One of my students explained why only 16 students had shown up--there is a rule at UK that only 20 students can assemble in protest at one time. Any more than that and they risk jeopardizing their degrees and their status as students. I was completely horrified. Is that rule common? Do you know if any of your universities have that rule? The administration, minus the president, did come out to hear the students' concerns, but the fact that there were so few students involved meant that very few other students knew about the event.

When Watkins was here in the 90s, he organized a silent protest in front of the administration building every day for a month. Hundreds of students participated and changes were finally made. One of them was a call for more black faculty, yet Watkins noted that the numbers of black faculty on campus are about the same as they were when he was here. From my position within the administration, I know that there are many reasons that it is difficult to hire black faculty. As a friend of some of those black faculty, I also know that it can be hard to live in Lexington (some say they have faced a lot of racism here, some say they like it here).

If you look at the Herald Leader story about the protest, the comments fall in a few directions. One is that the students should find something more useful to do with their time--i.e. a poster with a racial epithet is not a significant enough thing to protest. In particular, this was because the N-word is supposedly used by blacks all the time and so there should be Another was that Obama is the worst president ever not because of his race, but because of his policies (and yet those posters don't say a thing about the use of the racial epithet). And then a few commenters decry the poster and laud the protesters.

I took these positions as representative of my class as well.
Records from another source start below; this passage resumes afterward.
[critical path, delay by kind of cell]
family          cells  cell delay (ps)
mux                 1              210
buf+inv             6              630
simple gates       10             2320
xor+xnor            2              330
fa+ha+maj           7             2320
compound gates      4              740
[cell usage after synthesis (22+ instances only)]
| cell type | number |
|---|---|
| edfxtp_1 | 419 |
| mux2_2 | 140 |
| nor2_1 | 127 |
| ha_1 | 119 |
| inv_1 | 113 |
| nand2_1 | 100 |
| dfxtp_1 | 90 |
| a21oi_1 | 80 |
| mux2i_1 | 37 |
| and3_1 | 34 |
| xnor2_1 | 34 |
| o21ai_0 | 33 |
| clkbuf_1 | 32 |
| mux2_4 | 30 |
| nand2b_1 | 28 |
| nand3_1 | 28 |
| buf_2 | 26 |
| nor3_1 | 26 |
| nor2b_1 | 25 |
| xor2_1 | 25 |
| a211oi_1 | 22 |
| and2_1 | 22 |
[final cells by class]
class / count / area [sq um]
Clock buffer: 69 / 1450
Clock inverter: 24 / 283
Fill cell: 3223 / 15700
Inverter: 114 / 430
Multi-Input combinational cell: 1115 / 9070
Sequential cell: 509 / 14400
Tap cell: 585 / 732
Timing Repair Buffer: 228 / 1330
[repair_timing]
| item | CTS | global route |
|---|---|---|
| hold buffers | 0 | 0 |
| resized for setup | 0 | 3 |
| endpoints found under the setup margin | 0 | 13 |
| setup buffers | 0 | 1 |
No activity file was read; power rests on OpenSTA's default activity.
--- src/hw/rtl/rrf_pkg.sv ---
package rrf_pkg;

  // Frame geometry limits.
  localparam int MAX_WIDTH  = 256;
  localparam int MAX_HEIGHT = 256;
  localparam int STORE_SIZE = MAX_WIDTH * MAX_HEIGHT;

  // Store addressing and pixel count widths.
  localparam int ADDR_W  = (STORE_SIZE > 1) ? $clog2(STORE_SIZE) : 1;
  localparam int TOTAL_W = $clog2(STORE_SIZE + 1);

  // Clamped size widths and physical coordinate widths.
  localparam int PW_W  = $clog2(MAX_WIDTH + 1);
  localparam int PH_W  = $clog2(MAX_HEIGHT + 1);
  localparam int COL_W = (MAX_WIDTH > 1) ? $clog2(MAX_WIDTH) : 1;
  localparam int ROW_W = (MAX_HEIGHT > 1) ? $clog2(MAX_HEIGHT) : 1;

  // Field widths fixed by the interface.
  localparam int OP_W       = 2;
  localparam int COORD_W    = 16;
  localparam int COLOR_W    = 16;
  localparam int SIZE_W     = 9;
  localparam int ROT_W      = 2;
  localparam int CFG_IDX_W  = 2;
  localparam int CFG_DATA_W = 9;

  // Opcodes of an input word.
  typedef enum logic [OP_W-1:0] {
    OP_DRAW = 2'd0,
    OP_FILL = 2'd1,
    OP_READ = 2'd2,
    OP_NONE = 2'd3
  } opcode_t;

  // Configuration register indexes.
  localparam logic [CFG_IDX_W-1:0] REG_PANEL_WIDTH  = 2'd0;
  localparam logic [CFG_IDX_W-1:0] REG_PANEL_HEIGHT = 2'd1;
  localparam logic [CFG_IDX_W-1:0] REG_ROTATION     = 2'd2;

  // Rotation codes in quarter turns.
  localparam logic [ROT_W-1:0] ROT_0   = 2'd0;
  localparam logic [ROT_W-1:0] ROT_90  = 2'd1;
  localparam logic [ROT_W-1:0] ROT_180 = 2'd2;
  localparam logic [ROT_W-1:0] ROT_270 = 2'd3;

  // Reset values of the size registers.
  localparam logic [SIZE_W-1:0] RESET_SIZE = 9'd256;

  // Effective frame geometry handed from the register block to the controller.
  typedef struct packed {
    logic [PW_W-1:0]  pw;
    logic [PH_W-1:0]  ph;
    logic [ROT_W-1:0] rot;
  } geom_t;

  // Width register clamped to 1..MAX_WIDTH.
  function automatic logic [PW_W-1:0] clamp_width(input logic [SIZE_W-1:0] v);
    logic [PW_W-1:0] r;
    if (v == '0) begin
      r = PW_W'(1);
    end else if (32'(v) > MAX_WIDTH) begin
      r = PW_W'(MAX_WIDTH);
    end else begin
      r = PW_W'(v);
    end
    return r;
  endfunction

  // Height register clamped to 1..MAX_HEIGHT.
  function automatic logic [PH_W-1:0] clamp_height(input logic [SIZE_W-1:0] v);
    logic [PH_W-1:0] r;
    if (v == '0) begin
      r = PH_W'(1);
    end else if (32'(v) > MAX_HEIGHT) begin
      r = PH_W'(MAX_HEIGHT);
    end else begin
      r = PH_W'(v);
    end
    return r;
  endfunction

endpackage

--- src/hw/rtl/rrf_cfg_if.sv ---
interface rrf_cfg_if;
  logic                           valid;
  logic                           ready;
  logic [rrf_pkg::CFG_IDX_W-1:0]  index;
  logic [rrf_pkg::CFG_DATA_W-1:0] data;

  modport source (output valid, output index, output data, input ready);
  modport sink (input valid, input index, input data, output ready);
endinterface

--- src/hw/rtl/rrf_cfg_regs.sv ---
module rrf_cfg_regs (
  input  logic            clk,
  input  logic            rst,
  rrf_cfg_if.sink         cfg,
  output rrf_pkg::geom_t  geom
);

  logic [rrf_pkg::SIZE_W-1:0] panel_width;
  logic [rrf_pkg::SIZE_W-1:0] panel_height;
  logic [rrf_pkg::ROT_W-1:0]  rotation;

  // Writes are always taken; an index past the list is dropped.
  assign cfg.ready = 1'b1;

  always_ff @(posedge clk) begin
    if (rst) begin
      panel_width  <= rrf_pkg::RESET_SIZE;
      panel_height <= rrf_pkg::RESET_SIZE;
      rotation     <= rrf_pkg::ROT_0;
    end else if (cfg.valid) begin
      case (cfg.index)
        rrf_pkg::REG_PANEL_WIDTH:  panel_width  <= cfg.data;
        rrf_pkg::REG_PANEL_HEIGHT: panel_height <= cfg.data;
        rrf_pkg::REG_ROTATION:     rotation     <= cfg.data[rrf_pkg::ROT_W-1:0];
        default: ;
      endcase
    end
  end

  // Sizes out of range are pulled into 1..MAX.
  always_comb begin
    geom.pw  = rrf_pkg::clamp_width(panel_width);
    geom.ph  = rrf_pkg::clamp_height(panel_height);
    geom.rot = rotation;
  end

endmodule

--- src/flat_wrapper.sv ---
// flat-port wrapper written by rule: the top's interface ports become plain ports
module rrf_cfg_regs_flat 
  (clk, rst, geom, cfg_valid, cfg_index, cfg_data, cfg_ready);
  rrf_cfg_if cfg_i ();
  input  logic clk;
  input  logic rst;
  output rrf_pkg::geom_t geom;
  input wire logic [$bits(cfg_i.valid)-1:0] cfg_valid;
  input wire logic [$bits(cfg_i.index)-1:0] cfg_index;
  input wire logic [$bits(cfg_i.data)-1:0] cfg_data;
  output wire logic [$bits(cfg_i.ready)-1:0] cfg_ready;
  assign cfg_i.valid = cfg_valid;
  assign cfg_i.index = cfg_index;
  assign cfg_i.data = cfg_data;
  assign cfg_ready = cfg_i.ready;
  rrf_cfg_regs u_core (.clk(clk), .rst(rst), .cfg(cfg_i), .geom(geom));
endmodule
==> src/flat_wrapper.sv <==
// flat-port wrapper written by rule: the top's interface ports become plain ports
module accel_decel_ramp_reference_flat import adrr_pkg::*;
#(
  parameter int unsigned REF_WIDTH = adrr_pkg::REF_WIDTH_DEF
)
  (clk_i, rst_ni, cfg_we_i, cfg_idx_i, cfg_data_i, req_i_valid, req_i_set_reference, req_i_drive_enabled, req_i_stop_command, req_i_ready, rsp_o_valid, rsp_o_out_reference, rsp_o_accelerating, rsp_o_decelerating, rsp_o_reverse_direction, rsp_o_ready);
  adrr_in_if #(.RW((REF_WIDTH_DEF))) req_i_i ();
  adrr_out_if #(.RW((REF_WIDTH_DEF))) rsp_o_i ();
  input  logic clk_i;
  input  logic rst_ni;
  input  logic cfg_we_i;
  input  logic [adrr_pkg::CFG_IDX_W-1:0] cfg_idx_i;
  input  logic [adrr_pkg::TICK_W-1:0] cfg_data_i;
  input wire logic [$bits(req_i_i.valid)-1:0] req_i_valid;
  input wire logic [$bits(req_i_i.set_reference)-1:0] req_i_set_reference;
  input wire logic [$bits(req_i_i.drive_enabled)-1:0] req_i_drive_enabled;
  input wire logic [$bits(req_i_i.stop_command)-1:0] req_i_stop_command;
  output wire logic [$bits(req_i_i.ready)-1:0] req_i_ready;
  output wire logic [$bits(rsp_o_i.valid)-1:0] rsp_o_valid;
  output wire logic [$bits(rsp_o_i.out_reference)-1:0] rsp_o_out_reference;
  output wire logic [$bits(rsp_o_i.accelerating)-1:0] rsp_o_accelerating;
  output wire logic [$bits(rsp_o_i.decelerating)-1:0] rsp_o_decelerating;
  output wire logic [$bits(rsp_o_i.reverse_direction)-1:0] rsp_o_reverse_direction;
  input wire logic [$bits(rsp_o_i.ready)-1:0] rsp_o_ready;
  assign req_i_i.valid = req_i_valid;
  assign req_i_i.set_reference = req_i_set_reference;
  assign req_i_i.drive_enabled = req_i_drive_enabled;
  assign req_i_i.stop_command = req_i_stop_command;
  assign req_i_ready = req_i_i.ready;
  assign rsp_o_valid = rsp_o_i.valid;
  assign rsp_o_out_reference = rsp_o_i.out_reference;
  assign rsp_o_accelerating = rsp_o_i.accelerating;
  assign rsp_o_decelerating = rsp_o_i.decelerating;
  assign rsp_o_reverse_direction = rsp_o_i.reverse_direction;
  assign rsp_o_i.ready = rsp_o_ready;
  accel_decel_ramp_reference #(.REF_WIDTH(REF_WIDTH)) u_core (.clk_i(clk_i), .rst_ni(rst_ni), .cfg_we_i(cfg_we_i), .cfg_idx_i(cfg_idx_i), .cfg_data_i(cfg_data_i), .req_i(req_i_i), .rsp_o(rsp_o_i));
endmodule
===== src/rtl/assert_macros.svh =====
// Assertion shorthands for the color offset / stddev threshold block.
// Included by files that carry concurrent assertions; depends on nothing.
`ifndef ASSERT_MACROS_SVH
`define ASSERT_MACROS_SVH

// Same-cycle implication, held off during reset.
`define ASSERT_NOW(label, clk, rst, ante, cons) \
  label: assert property (@(posedge clk) disable iff (rst) (ante) |-> (cons)) \
    else $error("same-cycle check failed");

// Next-cycle implication, held off during reset.
`define ASSERT_NEXT(label, clk, rst, ante, cons) \
  label: assert property (@(posedge clk) disable iff (rst) (ante) |=> (cons)) \
    else $error("next-cycle check failed");

`endif


===== src/rtl/cost_pkg.sv =====
// Shared types and constants for the color offset / stddev threshold block.
// No dependencies.
`default_nettype none

package cost_pkg;

  localparam int unsigned MAX_PIXELS_DEF = 65536;

  localparam int unsigned PIX_W     = 8;
  localparam int unsigned OFFSET_W  = 9;
  localparam int unsigned CFG_IDX_W = 1;
  localparam int unsigned DIV_IDX_W = 3;

  localparam logic [PIX_W-1:0] PIX_MAX = 8'd255;
  localparam logic [PIX_W-1:0] PIX_MIN = 8'd0;

  localparam logic signed [OFFSET_W-1:0] RED_OFFSET_RST   = 9'sd30;
  localparam logic signed [OFFSET_W-1:0] GREEN_OFFSET_RST = -9'sd20;

  localparam logic [CFG_IDX_W-1:0] REG_RED_OFFSET   = 1'd0;
  localparam logic [CFG_IDX_W-1:0] REG_GREEN_OFFSET = 1'd1;

  localparam logic OP_ACCUM = 1'b0;
  localparam logic OP_EMIT  = 1'b1;

  typedef struct packed {
    logic                 acc_en;     // add accepted pixel to frame sums
    logic                 pix_en;     // capture accepted pixel for pass two
    logic                 div_load;   // seed mean divider
    logic                 div_step;   // one restoring division step
    logic [DIV_IDX_W-1:0] div_idx;    // quotient bit for this step
    logic                 dev_mult;   // form mean products
    logic                 dev_latch;  // latch statistics, clear sums
    logic                 out_load;   // load result register
  } cost_cmd_t;

  typedef struct packed {
    logic out_busy;                   // result register full and held
  } cost_stat_t;

endpackage

`default_nettype wire


===== src/rtl/cost_ctrl.sv =====
// Controller for the color offset / stddev threshold block: sequences
// accumulate, frame-end statistics and pass-two pixels. Uses cost_pkg.
`default_nettype none

module cost_ctrl
  import cost_pkg::*;
(
  input  wire logic       clk,
  input  wire logic       rst,
  input  wire logic       in_valid,
  input  wire logic       opcode,
  input  wire logic       frame_end,
  output logic            in_ready,
  input  wire cost_stat_t stat,
  output cost_cmd_t       cmd
);

  typedef enum logic [2:0] {
    S_IDLE,
    S_DIV_LOAD,
    S_DIV,
    S_DEV_MULT,
    S_DEV_LATCH,
    S_PIX
  } state_t;

  state_t               state;
  logic [DIV_IDX_W-1:0] cnt;

  assign in_ready = (state == S_IDLE);

  always_comb begin
    cmd           = '0;
    cmd.acc_en    = in_ready && in_valid && (opcode == OP_ACCUM);
    cmd.pix_en    = in_ready && in_valid && (opcode == OP_EMIT);
    cmd.div_load  = (state == S_DIV_LOAD);
    cmd.div_step  = (state == S_DIV);
    cmd.div_idx   = cnt;
    cmd.dev_mult  = (state == S_DEV_MULT);
    cmd.dev_latch = (state == S_DEV_LATCH);
    cmd.out_load  = (state == S_PIX) && !stat.out_busy;
  end

  always_ff @(posedge clk) begin
    if (rst) begin
      state <= S_IDLE;
      cnt   <= '0;
    end else begin
      unique case (state)
        S_IDLE: begin
          if (in_valid) begin
            if (opcode == OP_EMIT) begin
              state <= S_PIX;
            end else if (frame_end) begin
              state <= S_DIV_LOAD;
            end
          end
        end
        S_DIV_LOAD: begin
          state <= S_DIV;
          cnt   <= '1;
        end
        S_DIV: begin
          if (cnt == '0) begin
            state <= S_DEV_MULT;
          end else begin
            cnt <= cnt - 1'b1;
          end
        end
        S_DEV_MULT:  state <= S_DEV_LATCH;
        S_DEV_LATCH: state <= S_IDLE;
        S_PIX: begin
          // hold until the result register frees up
          if (!stat.out_busy) begin
            state <= S_IDLE;
          end
        end
        default: state <= S_IDLE;
      endcase
    end
  end

endmodule

`default_nettype wire


===== src/rtl/cost_dp.sv =====
// Datapath for the color offset / stddev threshold block: frame sums,
// mean divider, deviation, offsets and the result register. Uses cost_pkg.
`default_nettype none

module cost_dp
  import cost_pkg::*;
#(
  parameter int unsigned MAX_PIXELS = MAX_PIXELS_DEF
) (
  input  wire logic                        clk,
  input  wire logic                        rst,
  input  wire cost_cmd_t                   cmd,
  output cost_stat_t                       stat,
  input  wire logic [PIX_W-1:0]            red_in,
  input  wire logic [PIX_W-1:0]            green_in,
  input  wire logic [PIX_W-1:0]            blue_in,
  input  wire logic                        cfg_write,
  input  wire logic [CFG_IDX_W-1:0]        cfg_index,
  input  wire logic [OFFSET_W-1:0]         cfg_data,
  output logic                             out_valid,
  input  wire logic                        out_ready,
  output logic [PIX_W-1:0]                 red_out,
  output logic [PIX_W-1:0]                 green_out,
  output logic [PIX_W-1:0]                 blue_out
);

  localparam int unsigned CW = $clog2(MAX_PIXELS + 1);  // pixel count
  localparam int unsigned SW = CW + PIX_W;              // blue sum
  localparam int unsigned QW = CW + 2 * PIX_W;          // square sums
  localparam int unsigned TW = QW + 2;                  // deviation scratch
  localparam logic [CW-1:0] MAX_CNT = CW'(MAX_PIXELS);

  // configuration
  logic signed [OFFSET_W-1:0] red_offset;
  logic signed [OFFSET_W-1:0] green_offset;

  // frame sums
  logic [CW-1:0] pixel_count;
  logic [SW-1:0] blue_sum;
  logic [QW-1:0] blue_square_sum;

  // divider and deviation scratch
  logic [SW-1:0]      rem;
  logic [PIX_W-1:0]   quot;
  logic [SW-1:0]      div_trial;
  logic [PIX_W-1:0]   mean_eff;
  logic [PIX_W-1:0]   mean_tmp;
  logic [2*PIX_W-1:0] mean_sq;
  logic [QW-1:0]      mean_sum;
  logic [QW-1:0]      cnt_mean_sq;
  logic [TW-1:0]      dev_wide;

  // latched statistics
  logic [PIX_W-1:0] mean_blue;
  logic [QW-1:0]    deviation_sum;
  logic [CW-1:0]    frame_pixels;

  // pass-two pixel stage
  logic signed [OFFSET_W:0] red_sum;
  logic signed [OFFSET_W:0] green_sum;
  logic [PIX_W-1:0]         red_clamp;
  logic [PIX_W-1:0]         green_clamp;
  logic                     blue_above;
  logic [PIX_W-1:0]         blue_dist;
  logic [PIX_W-1:0]         red_q;
  logic [PIX_W-1:0]         green_q;
  logic [PIX_W-1:0]         blue_q;
  logic                     above_q;
  logic [2*PIX_W-1:0]       dist_sq_q;
  logic [QW-1:0]            dist_prod;
  logic [PIX_W-1:0]         blue_res;

  assign stat.out_busy = out_valid && !out_ready;

  always_ff @(posedge clk) begin
    if (rst) begin
      red_offset   <= RED_OFFSET_RST;
      green_offset <= GREEN_OFFSET_RST;
    end else if (cfg_write) begin
      unique case (cfg_index)
        REG_RED_OFFSET:   red_offset   <= cfg_data;
        REG_GREEN_OFFSET: green_offset <= cfg_data;
        default: ;
      endcase
    end
  end

  // frame-end math
  assign div_trial   = SW'(pixel_count) << cmd.div_idx;
  assign mean_eff    = (pixel_count == '0) ? PIX_MIN : quot;
  assign cnt_mean_sq = QW'(pixel_count) * QW'(mean_sq);
  assign dev_wide    = TW'(blue_square_sum) + TW'(cnt_mean_sq) - (TW'(mean_sum) << 1);

  always_ff @(posedge clk) begin
    if (rst) begin
      pixel_count     <= '0;
      blue_sum        <= '0;
      blue_square_sum <= '0;
      mean_blue       <= '0;
      deviation_sum   <= '0;
      frame_pixels    <= '0;
    end else begin
      if (cmd.acc_en && (pixel_count < MAX_CNT)) begin
        pixel_count     <= pixel_count + 1'b1;
        blue_sum        <= blue_sum + SW'(blue_in);
        blue_square_sum <= blue_square_sum + QW'(blue_in * blue_in);
      end
      if (cmd.dev_latch) begin
        mean_blue       <= mean_tmp;
        deviation_sum   <= QW'(dev_wide);
        frame_pixels    <= pixel_count;
        pixel_count     <= '0;
        blue_sum        <= '0;
        blue_square_sum <= '0;
      end
    end
  end

  // restoring division: mean always fits one byte
  always_ff @(posedge clk) begin
    if (cmd.div_load) begin
      rem  <= blue_sum;
      quot <= '0;
    end else if (cmd.div_step && (rem >= div_trial)) begin
      rem             <= rem - div_trial;
      quot[cmd.div_idx] <= 1'b1;
    end
    if (cmd.dev_mult) begin
      mean_tmp <= mean_eff;
      mean_sq  <= mean_eff * mean_eff;
      mean_sum <= QW'(mean_eff) * QW'(blue_sum);
    end
  end

  // pass two
  assign red_sum   = $signed({2'b00, red_in}) + (OFFSET_W+1)'(red_offset);
  assign green_sum = $signed({2'b00, green_in}) + (OFFSET_W+1)'(green_offset);

  always_comb begin
    if (red_sum < 0) begin
      red_clamp = PIX_MIN;
    end else if (red_sum > $signed({2'b00, PIX_MAX})) begin
      red_clamp = PIX_MAX;
    end else begin
      red_clamp = red_sum[PIX_W-1:0];
    end
    if (green_sum < 0) begin
      green_clamp = PIX_MIN;
    end else if (green_sum > $signed({2'b00, PIX_MAX})) begin
      green_clamp = PIX_MAX;
    end else begin
      green_clamp = green_sum[PIX_W-1:0];
    end
  end

  assign blue_above = blue_in > mean_blue;
  assign blue_dist  = blue_above ? (blue_in - mean_blue) : (mean_blue - blue_in);

  always_ff @(posedge clk) begin
    if (cmd.pix_en) begin
      red_q     <= red_clamp;
      green_q   <= green_clamp;
      blue_q    <= blue_in;
      above_q   <= blue_above;
      dist_sq_q <= blue_dist * blue_dist;
    end
  end

  // count*d^2 against deviation sum; d of zero never exceeds
  assign dist_prod = QW'(frame_pixels) * QW'(dist_sq_q);

  always_comb begin
    if (dist_prod > deviation_sum) begin
      blue_res = above_q ? PIX_MAX : PIX_MIN;
    end else begin
      blue_res = blue_q;
    end
  end

  always_ff @(posedge clk) begin
    if (rst) begin
      out_valid <= 1'b0;
    end else if (cmd.out_load) begin
      out_valid <= 1'b1;
    end else if (out_ready) begin
      out_valid <= 1'b0;
    end
  end

  always_ff @(posedge clk) begin
    if (cmd.out_load) begin
      red_out   <= red_q;
      green_out <= green_q;
      blue_out  <= blue_res;
    end
  end

endmodule

`default_nettype wire


===== src/rtl/color_offset_stddev_threshold_top.sv =====
// Channel   Handshake                Payload
// in        in_valid / in_ready      opcode, red_in, green_in, blue_in, frame_end
// out       out_valid / out_ready    red_out, green_out, blue_out
// cfg       cfg_write                cfg_index, cfg_data
//
// Accumulate pixels without frame_end leave the controller idle. A frame-end
// pixel runs through transfer, divider seed, 8 restoring steps of the mean divider,
// product and latch. An emit pixel runs through transfer and threshold multiply and
// waits in the latter while the result register is full and out_ready is low. The
// result register lets the next pixel transfer in while a result waits. Reset (rst,
// synchronous) clears sums and statistics and sets the offsets to 30 and -20.
// Top level of the color offset / stddev threshold block; uses cost_pkg,
// cost_ctrl, cost_dp and assert_macros.svh.
`default_nettype none
`include "assert_macros.svh"

module color_offset_stddev_threshold_top
  import cost_pkg::*;
#(
  parameter int unsigned MAX_PIXELS = MAX_PIXELS_DEF
) (
  input  wire logic                 clk,
  input  wire logic                 rst,
  input  wire logic                 in_valid,
  output logic                      in_ready,
  input  wire logic                 opcode,
  input  wire logic [PIX_W-1:0]     red_in,
  input  wire logic [PIX_W-1:0]     green_in,
  input  wire logic [PIX_W-1:0]     blue_in,
  input  wire logic                 frame_end,
  output logic                      out_valid,
  input  wire logic                 out_ready,
  output logic [PIX_W-1:0]          red_out,
  output logic [PIX_W-1:0]          green_out,
  output logic [PIX_W-1:0]          blue_out,
  input  wire logic                 cfg_write,
  input  wire logic [CFG_IDX_W-1:0] cfg_index,
  input  wire logic [OFFSET_W-1:0]  cfg_data
);

  cost_cmd_t  cmd;
  cost_stat_t stat;

  cost_ctrl u_ctrl (
    .clk       (clk),
    .rst       (rst),
    .in_valid  (in_valid),
    .opcode    (opcode),
    .frame_end (frame_end),
    .in_ready  (in_ready),
    .stat      (stat),
    .cmd       (cmd)
  );

  cost_dp #(
    .MAX_PIXELS (MAX_PIXELS)
  ) u_dp (
    .clk       (clk),
    .rst       (rst),
    .cmd       (cmd),
    .stat      (stat),
    .red_in    (red_in),
    .green_in  (green_in),
    .blue_in   (blue_in),
    .cfg_write (cfg_write),
    .cfg_index (cfg_index),
    .cfg_data  (cfg_data),
    .out_valid (out_valid),
    .out_ready (out_ready),
    .red_out   (red_out),
    .green_out (green_out),
    .blue_out  (blue_out)
  );

  `ASSERT_NOW(a_cmd_exclusive, clk, rst, 1'b1, $onehot0({cmd.acc_en, cmd.pix_en, cmd.div_load, cmd.div_step, cmd.dev_mult, cmd.dev_latch, cmd.out_load}))
  `ASSERT_NEXT(a_accum_one_cycle, clk, rst, in_valid && in_ready && (opcode == OP_ACCUM) && !frame_end, in_ready)
  `ASSERT_NEXT(a_frame_end_busy, clk, rst, in_valid && in_ready && (opcode == OP_ACCUM) && frame_end, !in_ready)
  `ASSERT_NEXT(a_emit_busy, clk, rst, in_valid && in_ready && (opcode == OP_EMIT), !in_ready)

endmodule

`default_nettype wire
I decided that the particular way I wanted to take on the issue was explain the significance of the N-word to all students (my class is much more diverse than normal UK or other Big-Ten classrooms. It is about 1/3 black). As I was pondering how to do this, I listened to last week's Moth podcast on one of my walks. It is by the comedian Anthony Griffith, who suffered through his 2 year old daughter's cancer at the exact moment that his comedy career was starting to take off. When the doctor tells him his daughter has 6 weeks to live, he is grief stricken and ready to break. Instead he hears Denzel Washington in his head, saying “Man up Nigga!” to motivate himself to carry on. It is one of the most powerful stories The Moth has broadcast because of the raw emotion and the intense way Griffith is able to communicate it.

I played the podcast for them and then we talked about why he would have used that term then. Was it from a place of deep emotion? Self-criticism or self-hatred? To motivate himself? I use the clicker system in class, and most students said deep emotion or motivation. I suggested that there might be an element of calling himself names in order to motivate himself (when I told the class that I do that and how, they laughed). A white and black student both shared what they had heard in the podcast. I think it was perhaps more powerful for the students than a discussion of hip hop would have been. I'll be interested to see if any of the students take it on in their weekly blogs.